Denise Ferguson has plenty to say about the wonders of growing up in North Lawndale and also the moments that filled her with deep rage. Credit: Olivia Obineme for Chicago Reader

I remember staying home for the 1963 school boycott, because parents were protesting the conditions of schools. I never had a brand-new schoolbook until high school in 1971. We would get used schoolbooks from the north side of the city filled with profanities written by white students. But it wasn’t until I was 16 that I became active in my community when I participated in a walkout at my high school to protest the murder of Black Panther members Fred Hampton and Mark Clark. 

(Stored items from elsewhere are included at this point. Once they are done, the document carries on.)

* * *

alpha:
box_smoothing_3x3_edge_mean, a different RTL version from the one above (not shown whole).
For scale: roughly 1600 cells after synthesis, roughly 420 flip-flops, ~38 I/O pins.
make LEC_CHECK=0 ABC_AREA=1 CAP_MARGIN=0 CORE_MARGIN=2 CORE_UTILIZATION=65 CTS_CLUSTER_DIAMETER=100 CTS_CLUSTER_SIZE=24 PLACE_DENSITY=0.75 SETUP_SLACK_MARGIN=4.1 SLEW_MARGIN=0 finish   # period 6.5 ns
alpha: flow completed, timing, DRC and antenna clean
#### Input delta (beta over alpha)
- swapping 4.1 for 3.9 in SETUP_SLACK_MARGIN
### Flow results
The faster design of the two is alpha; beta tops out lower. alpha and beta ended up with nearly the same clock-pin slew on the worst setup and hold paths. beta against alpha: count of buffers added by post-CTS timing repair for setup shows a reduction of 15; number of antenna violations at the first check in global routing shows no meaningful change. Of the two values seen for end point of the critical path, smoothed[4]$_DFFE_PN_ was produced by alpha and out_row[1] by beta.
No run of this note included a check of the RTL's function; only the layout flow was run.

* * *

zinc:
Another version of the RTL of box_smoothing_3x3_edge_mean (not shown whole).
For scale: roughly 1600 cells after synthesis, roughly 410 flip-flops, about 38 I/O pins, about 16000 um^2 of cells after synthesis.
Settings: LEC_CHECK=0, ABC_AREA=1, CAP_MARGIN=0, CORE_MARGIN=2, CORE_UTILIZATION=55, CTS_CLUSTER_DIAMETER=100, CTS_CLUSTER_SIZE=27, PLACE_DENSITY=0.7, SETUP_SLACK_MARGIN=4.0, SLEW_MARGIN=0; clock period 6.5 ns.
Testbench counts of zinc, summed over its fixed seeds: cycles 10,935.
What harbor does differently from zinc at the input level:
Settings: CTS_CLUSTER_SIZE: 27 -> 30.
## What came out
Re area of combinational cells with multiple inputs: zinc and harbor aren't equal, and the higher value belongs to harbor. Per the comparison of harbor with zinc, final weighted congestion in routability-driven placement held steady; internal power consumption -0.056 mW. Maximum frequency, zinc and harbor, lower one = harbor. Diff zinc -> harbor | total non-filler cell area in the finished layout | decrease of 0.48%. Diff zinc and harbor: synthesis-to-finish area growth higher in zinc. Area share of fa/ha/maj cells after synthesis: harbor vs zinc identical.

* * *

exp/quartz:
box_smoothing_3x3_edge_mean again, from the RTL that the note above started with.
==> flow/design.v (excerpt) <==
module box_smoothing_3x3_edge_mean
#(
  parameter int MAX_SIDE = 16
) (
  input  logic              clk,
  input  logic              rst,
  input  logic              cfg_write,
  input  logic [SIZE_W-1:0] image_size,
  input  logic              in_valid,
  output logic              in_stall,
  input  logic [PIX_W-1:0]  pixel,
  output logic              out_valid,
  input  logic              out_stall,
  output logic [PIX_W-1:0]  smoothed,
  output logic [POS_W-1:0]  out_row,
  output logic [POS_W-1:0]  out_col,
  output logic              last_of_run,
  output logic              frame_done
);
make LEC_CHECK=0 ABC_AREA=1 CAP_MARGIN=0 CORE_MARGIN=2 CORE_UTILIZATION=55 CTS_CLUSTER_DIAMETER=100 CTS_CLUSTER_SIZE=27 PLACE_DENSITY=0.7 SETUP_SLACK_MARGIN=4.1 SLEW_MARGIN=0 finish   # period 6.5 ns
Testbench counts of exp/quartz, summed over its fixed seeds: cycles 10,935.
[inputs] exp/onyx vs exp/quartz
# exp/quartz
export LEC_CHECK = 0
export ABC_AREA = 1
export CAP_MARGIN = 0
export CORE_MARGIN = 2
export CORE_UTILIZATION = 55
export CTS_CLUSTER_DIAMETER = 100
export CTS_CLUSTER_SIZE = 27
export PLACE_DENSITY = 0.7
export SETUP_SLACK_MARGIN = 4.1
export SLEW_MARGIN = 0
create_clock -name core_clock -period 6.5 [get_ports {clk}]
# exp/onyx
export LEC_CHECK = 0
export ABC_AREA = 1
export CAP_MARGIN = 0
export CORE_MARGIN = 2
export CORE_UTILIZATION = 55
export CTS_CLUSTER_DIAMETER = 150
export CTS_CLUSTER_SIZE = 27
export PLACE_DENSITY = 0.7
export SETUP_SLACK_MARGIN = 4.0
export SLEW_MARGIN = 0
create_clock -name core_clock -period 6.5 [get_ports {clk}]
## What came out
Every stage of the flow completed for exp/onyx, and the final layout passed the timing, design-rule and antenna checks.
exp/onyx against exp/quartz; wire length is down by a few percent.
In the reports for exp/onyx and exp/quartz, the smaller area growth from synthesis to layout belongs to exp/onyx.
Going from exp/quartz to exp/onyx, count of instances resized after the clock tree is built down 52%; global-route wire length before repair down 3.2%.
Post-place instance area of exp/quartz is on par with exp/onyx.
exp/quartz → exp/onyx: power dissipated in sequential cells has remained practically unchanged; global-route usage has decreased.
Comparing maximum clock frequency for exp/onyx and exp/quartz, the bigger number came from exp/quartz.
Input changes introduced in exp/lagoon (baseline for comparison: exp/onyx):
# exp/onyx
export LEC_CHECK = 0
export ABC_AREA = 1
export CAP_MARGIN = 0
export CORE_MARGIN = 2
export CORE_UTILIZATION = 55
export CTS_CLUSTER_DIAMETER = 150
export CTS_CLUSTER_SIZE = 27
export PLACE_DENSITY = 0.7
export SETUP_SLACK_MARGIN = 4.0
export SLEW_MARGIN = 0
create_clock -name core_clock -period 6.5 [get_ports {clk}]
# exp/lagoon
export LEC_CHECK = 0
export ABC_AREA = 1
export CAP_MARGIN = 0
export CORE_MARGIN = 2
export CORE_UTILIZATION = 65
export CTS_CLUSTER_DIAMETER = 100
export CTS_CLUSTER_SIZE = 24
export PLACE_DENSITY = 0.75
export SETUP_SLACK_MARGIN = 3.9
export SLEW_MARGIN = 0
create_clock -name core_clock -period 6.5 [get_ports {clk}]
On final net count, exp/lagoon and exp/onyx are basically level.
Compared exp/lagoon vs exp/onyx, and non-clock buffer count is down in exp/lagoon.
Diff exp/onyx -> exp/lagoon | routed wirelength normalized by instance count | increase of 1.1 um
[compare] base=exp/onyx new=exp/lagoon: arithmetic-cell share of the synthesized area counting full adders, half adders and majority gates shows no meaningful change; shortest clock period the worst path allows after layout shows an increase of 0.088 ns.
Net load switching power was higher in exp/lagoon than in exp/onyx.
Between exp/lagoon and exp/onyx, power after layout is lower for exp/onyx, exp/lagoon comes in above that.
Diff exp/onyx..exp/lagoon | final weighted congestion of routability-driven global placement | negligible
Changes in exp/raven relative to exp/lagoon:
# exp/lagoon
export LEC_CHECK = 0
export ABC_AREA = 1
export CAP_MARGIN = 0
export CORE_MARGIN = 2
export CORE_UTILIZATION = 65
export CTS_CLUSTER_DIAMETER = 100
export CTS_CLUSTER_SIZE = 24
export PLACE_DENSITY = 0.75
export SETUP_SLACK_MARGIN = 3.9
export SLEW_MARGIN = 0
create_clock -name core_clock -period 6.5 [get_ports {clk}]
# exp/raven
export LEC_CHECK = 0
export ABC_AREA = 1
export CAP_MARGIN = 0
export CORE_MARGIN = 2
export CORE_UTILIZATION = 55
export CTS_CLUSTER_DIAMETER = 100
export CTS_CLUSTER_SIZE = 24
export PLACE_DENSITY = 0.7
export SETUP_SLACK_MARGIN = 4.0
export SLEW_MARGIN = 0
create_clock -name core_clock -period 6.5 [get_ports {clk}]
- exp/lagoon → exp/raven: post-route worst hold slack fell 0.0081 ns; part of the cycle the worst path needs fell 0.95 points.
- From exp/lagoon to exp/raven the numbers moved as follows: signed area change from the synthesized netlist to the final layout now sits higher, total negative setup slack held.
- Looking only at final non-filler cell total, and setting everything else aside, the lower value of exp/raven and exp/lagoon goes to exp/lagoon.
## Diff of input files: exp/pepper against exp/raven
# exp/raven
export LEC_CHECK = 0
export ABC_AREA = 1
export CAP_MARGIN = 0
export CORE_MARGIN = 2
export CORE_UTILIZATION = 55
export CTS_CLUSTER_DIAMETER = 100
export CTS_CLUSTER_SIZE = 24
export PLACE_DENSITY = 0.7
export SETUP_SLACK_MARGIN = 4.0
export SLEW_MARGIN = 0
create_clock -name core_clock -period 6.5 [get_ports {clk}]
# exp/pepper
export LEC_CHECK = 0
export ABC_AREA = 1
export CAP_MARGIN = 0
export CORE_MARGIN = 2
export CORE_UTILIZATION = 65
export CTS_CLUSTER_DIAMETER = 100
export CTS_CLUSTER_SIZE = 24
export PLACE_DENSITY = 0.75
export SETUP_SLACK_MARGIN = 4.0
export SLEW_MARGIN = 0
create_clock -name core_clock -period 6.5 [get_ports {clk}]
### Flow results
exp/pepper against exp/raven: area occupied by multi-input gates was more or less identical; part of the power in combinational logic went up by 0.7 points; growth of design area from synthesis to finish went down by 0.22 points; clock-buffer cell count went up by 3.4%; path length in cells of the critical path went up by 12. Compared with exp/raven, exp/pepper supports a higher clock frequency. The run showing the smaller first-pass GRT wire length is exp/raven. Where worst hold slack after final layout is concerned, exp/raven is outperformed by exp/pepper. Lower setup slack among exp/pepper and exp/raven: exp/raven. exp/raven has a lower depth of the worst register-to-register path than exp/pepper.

At six years old, I was hit by a car between Lexington and Central Park. I remember not being able to move. My mom rushed over with my neighbors. Someone called the ambulance, but the ambulance doesn’t come for Black people. Instead they sent a police wagon. The two police officers got out of the car and struck my mother. They put us both in the back of the wagon and told us they were taking us to the Garfield Park Hospital, across the Eisenhower Expressway. The neighbors were worried, but as a six-year-old I didn’t know why. When they dropped us off at the hospital, my mother was crying because no one would attend us. It was a private hospital and they didn’t see Black people. My mom begged the nurse to call the police wagon to have them drop us off at Mount Sinai, one of the few hospitals that would see Black people on a regular basis. When I finally got to Sinai, the whole left side of my body was fractured. 

I remember when the west side burned to the ground. The city deemed it a riot. It’s one of my biggest challenges with a festival named “Riot Fest.” I remember standing on my porch and seeing fire from every direction. The fire was not set by Black people. As looting occurred, Mayor Daley ordered a “shoot to kill.” Once everything had burned down, the city said it wouldn’t rebuild it and it still hasn’t been rebuilt. From Kedzie to Pulaski, you’ll see so much blight in a neighborhood that used to be bustling. 

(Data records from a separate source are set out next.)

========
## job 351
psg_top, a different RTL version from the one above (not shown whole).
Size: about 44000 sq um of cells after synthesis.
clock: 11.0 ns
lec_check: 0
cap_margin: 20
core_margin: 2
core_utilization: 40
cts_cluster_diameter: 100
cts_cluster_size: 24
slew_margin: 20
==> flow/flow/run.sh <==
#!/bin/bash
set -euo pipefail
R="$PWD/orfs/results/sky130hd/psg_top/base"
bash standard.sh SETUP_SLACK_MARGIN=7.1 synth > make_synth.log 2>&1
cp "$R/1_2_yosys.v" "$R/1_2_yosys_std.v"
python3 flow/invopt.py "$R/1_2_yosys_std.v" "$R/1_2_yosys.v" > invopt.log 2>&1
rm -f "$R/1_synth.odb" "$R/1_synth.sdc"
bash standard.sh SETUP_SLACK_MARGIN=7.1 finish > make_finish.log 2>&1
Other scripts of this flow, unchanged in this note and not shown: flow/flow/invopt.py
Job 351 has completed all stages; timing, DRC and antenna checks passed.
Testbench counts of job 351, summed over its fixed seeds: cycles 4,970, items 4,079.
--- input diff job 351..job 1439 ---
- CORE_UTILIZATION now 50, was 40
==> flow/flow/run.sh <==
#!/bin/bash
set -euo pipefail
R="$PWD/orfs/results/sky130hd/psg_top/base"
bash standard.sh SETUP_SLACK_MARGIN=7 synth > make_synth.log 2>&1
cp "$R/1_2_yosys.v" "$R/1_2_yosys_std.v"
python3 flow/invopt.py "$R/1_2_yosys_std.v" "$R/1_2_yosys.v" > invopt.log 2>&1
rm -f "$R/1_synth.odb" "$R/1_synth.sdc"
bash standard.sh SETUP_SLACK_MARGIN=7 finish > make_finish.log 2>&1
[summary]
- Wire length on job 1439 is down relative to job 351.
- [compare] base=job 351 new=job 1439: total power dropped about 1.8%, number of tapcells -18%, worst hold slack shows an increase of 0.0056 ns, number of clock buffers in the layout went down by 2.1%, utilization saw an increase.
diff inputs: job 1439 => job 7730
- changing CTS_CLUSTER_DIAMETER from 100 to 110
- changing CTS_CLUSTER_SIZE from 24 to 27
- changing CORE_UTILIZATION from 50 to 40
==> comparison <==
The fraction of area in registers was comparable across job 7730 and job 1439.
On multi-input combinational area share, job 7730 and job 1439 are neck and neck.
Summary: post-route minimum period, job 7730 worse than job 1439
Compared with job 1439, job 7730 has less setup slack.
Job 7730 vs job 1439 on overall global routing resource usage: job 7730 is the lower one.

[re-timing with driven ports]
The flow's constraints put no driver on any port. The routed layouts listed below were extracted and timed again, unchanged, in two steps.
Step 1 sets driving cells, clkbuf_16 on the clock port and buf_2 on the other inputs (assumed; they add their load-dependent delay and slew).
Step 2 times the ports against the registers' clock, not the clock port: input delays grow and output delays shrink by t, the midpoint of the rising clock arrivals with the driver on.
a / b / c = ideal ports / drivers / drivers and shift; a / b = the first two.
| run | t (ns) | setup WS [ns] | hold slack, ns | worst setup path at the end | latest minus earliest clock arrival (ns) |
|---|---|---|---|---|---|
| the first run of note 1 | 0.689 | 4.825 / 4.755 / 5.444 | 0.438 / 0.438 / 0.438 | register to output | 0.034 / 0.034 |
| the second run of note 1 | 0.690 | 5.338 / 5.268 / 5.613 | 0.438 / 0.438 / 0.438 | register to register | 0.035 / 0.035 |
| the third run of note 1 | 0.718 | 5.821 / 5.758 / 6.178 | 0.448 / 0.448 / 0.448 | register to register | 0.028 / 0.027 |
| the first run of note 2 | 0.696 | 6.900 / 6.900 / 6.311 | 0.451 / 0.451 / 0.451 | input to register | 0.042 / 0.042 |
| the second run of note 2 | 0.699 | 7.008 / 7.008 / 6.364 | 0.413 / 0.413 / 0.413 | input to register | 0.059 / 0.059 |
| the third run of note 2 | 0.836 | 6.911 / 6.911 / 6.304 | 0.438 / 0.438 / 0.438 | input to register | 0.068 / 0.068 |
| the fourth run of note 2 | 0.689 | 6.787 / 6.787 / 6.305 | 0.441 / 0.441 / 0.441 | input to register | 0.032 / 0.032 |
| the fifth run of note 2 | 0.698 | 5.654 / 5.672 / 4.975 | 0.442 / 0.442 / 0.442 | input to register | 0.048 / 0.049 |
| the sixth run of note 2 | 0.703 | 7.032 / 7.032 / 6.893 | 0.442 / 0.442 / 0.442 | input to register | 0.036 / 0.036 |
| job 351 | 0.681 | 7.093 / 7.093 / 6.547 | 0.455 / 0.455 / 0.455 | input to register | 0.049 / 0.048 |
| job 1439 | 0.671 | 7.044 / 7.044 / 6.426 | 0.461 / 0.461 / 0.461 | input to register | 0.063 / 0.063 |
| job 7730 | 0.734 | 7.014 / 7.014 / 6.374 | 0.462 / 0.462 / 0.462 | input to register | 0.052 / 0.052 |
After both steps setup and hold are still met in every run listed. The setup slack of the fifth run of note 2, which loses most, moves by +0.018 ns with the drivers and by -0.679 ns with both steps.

“I remember when the west side burned to the ground. The city deemed it a riot.”

Denise Ferguson
Credit: Olivia Obineme for Chicago Reader

After graduating college, I took a job at the Douglass library branch where I was tasked with increasing youth circulation of books. I went to the nearby high schools and promised to get them copies of whatever books they wanted. All I needed their students to do was get a library card. The school warned us that the students wouldn’t bring the books back, and I told them we didn’t care. We wanted them to read and use the library. 

After getting married, we moved to Maywood and stayed there for a year. We started looking for another house, but I wasn’t interested in going back to North Lawndale. There was nothing wrong with it, I just felt like I had already spent enough time there. But then one day the mailman told my mom that the house across the street from her near Douglass Park was up for sale. So, that’s how I got back on my block. 

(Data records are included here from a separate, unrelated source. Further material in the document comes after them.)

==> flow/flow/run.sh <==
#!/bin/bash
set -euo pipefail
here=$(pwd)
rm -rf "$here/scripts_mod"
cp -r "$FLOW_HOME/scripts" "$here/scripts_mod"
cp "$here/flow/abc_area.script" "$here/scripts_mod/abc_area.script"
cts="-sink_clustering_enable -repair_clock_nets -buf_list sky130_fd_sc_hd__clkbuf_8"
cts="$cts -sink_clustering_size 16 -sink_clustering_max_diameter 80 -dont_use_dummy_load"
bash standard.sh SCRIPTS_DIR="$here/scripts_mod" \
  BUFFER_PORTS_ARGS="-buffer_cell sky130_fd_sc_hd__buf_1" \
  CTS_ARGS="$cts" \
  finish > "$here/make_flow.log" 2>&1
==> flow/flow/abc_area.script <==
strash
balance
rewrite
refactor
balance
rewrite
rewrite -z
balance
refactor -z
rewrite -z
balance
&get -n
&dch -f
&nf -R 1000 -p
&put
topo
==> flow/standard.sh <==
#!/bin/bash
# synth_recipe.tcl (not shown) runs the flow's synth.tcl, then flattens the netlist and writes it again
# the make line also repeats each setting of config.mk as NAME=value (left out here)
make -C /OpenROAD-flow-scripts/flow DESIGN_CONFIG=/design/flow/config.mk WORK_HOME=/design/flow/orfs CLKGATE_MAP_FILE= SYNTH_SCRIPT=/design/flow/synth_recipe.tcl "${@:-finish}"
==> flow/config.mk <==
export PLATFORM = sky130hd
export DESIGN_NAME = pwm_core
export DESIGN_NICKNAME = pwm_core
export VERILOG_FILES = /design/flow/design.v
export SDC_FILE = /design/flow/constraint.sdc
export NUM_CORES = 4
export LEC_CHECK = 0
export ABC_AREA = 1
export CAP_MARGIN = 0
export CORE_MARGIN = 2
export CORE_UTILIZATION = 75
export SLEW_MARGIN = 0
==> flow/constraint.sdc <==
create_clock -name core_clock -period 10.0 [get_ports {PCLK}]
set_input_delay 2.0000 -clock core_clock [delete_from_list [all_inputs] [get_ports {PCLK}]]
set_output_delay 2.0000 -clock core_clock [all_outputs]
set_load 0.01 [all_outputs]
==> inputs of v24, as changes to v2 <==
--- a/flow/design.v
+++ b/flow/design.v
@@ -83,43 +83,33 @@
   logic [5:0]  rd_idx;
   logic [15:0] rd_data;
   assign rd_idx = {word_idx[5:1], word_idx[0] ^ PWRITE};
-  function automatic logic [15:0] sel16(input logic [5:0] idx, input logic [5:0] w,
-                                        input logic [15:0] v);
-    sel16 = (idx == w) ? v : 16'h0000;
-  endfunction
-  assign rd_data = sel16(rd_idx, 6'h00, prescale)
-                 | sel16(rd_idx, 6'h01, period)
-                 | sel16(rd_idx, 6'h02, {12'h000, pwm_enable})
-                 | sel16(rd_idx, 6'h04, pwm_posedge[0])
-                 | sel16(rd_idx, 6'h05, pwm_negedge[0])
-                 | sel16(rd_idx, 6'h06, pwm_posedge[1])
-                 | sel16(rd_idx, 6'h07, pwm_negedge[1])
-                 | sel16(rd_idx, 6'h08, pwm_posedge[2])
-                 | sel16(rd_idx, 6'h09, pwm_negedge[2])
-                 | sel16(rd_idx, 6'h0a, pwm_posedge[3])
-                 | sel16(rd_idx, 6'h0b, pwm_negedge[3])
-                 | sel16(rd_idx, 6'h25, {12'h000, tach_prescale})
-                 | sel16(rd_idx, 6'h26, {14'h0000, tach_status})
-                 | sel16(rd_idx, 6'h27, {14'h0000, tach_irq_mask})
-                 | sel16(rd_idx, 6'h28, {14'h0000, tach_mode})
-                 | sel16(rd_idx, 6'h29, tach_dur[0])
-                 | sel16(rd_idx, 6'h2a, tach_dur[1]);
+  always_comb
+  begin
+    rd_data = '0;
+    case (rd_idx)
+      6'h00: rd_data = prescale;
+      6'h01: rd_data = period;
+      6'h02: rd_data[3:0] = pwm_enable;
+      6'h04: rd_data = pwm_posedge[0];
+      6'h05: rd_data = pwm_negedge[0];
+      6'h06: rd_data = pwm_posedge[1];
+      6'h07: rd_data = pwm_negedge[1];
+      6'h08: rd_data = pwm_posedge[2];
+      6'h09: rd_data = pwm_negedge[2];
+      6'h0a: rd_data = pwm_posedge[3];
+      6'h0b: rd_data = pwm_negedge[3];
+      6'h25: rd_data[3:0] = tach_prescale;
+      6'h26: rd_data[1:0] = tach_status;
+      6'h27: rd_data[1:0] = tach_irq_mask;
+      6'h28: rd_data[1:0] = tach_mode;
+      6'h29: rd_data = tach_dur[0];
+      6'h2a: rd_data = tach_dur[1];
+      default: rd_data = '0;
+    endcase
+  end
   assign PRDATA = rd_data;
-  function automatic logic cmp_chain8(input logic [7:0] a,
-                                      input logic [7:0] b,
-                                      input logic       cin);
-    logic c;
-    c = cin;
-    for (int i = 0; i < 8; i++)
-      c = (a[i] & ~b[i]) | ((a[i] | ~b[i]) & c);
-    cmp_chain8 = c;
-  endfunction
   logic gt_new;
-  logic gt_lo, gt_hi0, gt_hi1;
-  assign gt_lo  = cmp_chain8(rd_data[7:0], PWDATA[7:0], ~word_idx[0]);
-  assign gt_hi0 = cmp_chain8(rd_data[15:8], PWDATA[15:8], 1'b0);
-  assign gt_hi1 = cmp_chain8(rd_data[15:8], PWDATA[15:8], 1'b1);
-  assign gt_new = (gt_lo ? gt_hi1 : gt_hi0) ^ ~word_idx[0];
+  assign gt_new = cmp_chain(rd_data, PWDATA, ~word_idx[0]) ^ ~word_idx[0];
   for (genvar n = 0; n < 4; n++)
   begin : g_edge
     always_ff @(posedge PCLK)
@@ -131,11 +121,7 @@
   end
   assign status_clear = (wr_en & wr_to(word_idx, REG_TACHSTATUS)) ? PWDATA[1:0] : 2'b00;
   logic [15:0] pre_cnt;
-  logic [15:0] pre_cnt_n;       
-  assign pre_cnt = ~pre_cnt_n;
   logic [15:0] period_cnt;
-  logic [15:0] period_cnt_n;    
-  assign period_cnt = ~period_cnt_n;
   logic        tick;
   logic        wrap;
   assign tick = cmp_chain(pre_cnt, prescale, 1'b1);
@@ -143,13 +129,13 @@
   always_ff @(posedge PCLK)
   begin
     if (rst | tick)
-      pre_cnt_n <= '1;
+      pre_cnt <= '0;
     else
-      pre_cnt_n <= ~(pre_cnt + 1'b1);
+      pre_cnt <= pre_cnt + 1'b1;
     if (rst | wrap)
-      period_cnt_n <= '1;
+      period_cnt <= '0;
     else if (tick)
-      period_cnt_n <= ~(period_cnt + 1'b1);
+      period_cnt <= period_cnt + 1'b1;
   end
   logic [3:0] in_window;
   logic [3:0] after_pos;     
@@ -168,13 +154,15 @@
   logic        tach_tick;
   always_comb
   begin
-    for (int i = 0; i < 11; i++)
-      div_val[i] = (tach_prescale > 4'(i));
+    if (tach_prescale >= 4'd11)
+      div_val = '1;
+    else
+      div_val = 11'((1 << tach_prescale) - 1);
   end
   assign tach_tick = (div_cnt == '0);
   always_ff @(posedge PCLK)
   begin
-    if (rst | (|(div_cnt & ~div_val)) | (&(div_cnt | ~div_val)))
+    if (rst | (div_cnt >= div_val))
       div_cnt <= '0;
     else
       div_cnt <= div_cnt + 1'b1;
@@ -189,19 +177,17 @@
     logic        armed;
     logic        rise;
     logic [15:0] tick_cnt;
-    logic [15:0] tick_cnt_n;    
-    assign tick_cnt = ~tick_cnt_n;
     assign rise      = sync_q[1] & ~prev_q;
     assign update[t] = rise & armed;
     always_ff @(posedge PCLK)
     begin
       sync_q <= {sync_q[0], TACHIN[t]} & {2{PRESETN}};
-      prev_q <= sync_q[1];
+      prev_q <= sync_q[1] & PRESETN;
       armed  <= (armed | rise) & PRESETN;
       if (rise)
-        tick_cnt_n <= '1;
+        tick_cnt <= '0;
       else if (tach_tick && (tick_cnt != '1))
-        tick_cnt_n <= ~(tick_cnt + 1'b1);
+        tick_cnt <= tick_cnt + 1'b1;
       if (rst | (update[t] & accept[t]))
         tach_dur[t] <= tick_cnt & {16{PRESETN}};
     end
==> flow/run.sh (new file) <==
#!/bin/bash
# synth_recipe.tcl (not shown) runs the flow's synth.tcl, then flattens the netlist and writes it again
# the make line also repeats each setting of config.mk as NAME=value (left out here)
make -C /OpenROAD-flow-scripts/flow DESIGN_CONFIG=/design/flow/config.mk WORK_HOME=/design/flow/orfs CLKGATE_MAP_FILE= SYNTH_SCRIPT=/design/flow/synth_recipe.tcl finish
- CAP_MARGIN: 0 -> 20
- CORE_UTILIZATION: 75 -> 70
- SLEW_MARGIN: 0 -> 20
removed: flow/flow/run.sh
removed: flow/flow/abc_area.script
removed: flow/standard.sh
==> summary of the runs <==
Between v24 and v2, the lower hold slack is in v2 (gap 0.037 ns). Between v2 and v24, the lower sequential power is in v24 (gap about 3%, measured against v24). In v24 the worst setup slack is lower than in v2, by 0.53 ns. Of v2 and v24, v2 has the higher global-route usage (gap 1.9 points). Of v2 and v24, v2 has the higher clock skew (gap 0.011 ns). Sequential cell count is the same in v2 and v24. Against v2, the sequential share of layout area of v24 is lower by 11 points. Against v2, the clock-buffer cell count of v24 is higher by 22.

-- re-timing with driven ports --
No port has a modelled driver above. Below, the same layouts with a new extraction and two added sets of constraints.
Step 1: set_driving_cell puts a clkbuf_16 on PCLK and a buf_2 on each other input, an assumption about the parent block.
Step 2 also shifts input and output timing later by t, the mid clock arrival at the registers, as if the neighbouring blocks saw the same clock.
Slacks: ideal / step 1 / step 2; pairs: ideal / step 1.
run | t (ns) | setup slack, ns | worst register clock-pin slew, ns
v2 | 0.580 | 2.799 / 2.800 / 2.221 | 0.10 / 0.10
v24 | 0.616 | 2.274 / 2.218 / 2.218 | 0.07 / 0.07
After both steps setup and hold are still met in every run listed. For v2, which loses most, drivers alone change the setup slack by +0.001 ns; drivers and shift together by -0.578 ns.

The only precautionary tales in my community growing up were centered around race and avoiding the police. There’s a lot of work that goes into building a Black child so that he is strong, independent, resolved, and hopeful. You don’t want to break that. But I found myself as a parent telling my nine-year-old son to hold my hand as a police car drove by. When he asked me why, I had to look him in the eye and tell him that I needed him to stay close to me because the police could take him. I needed him to pay attention so that I could keep him safe. I’ve seen men and boys in my neighborhood be accosted, stopped, and harassed. I’ve seen too much of that.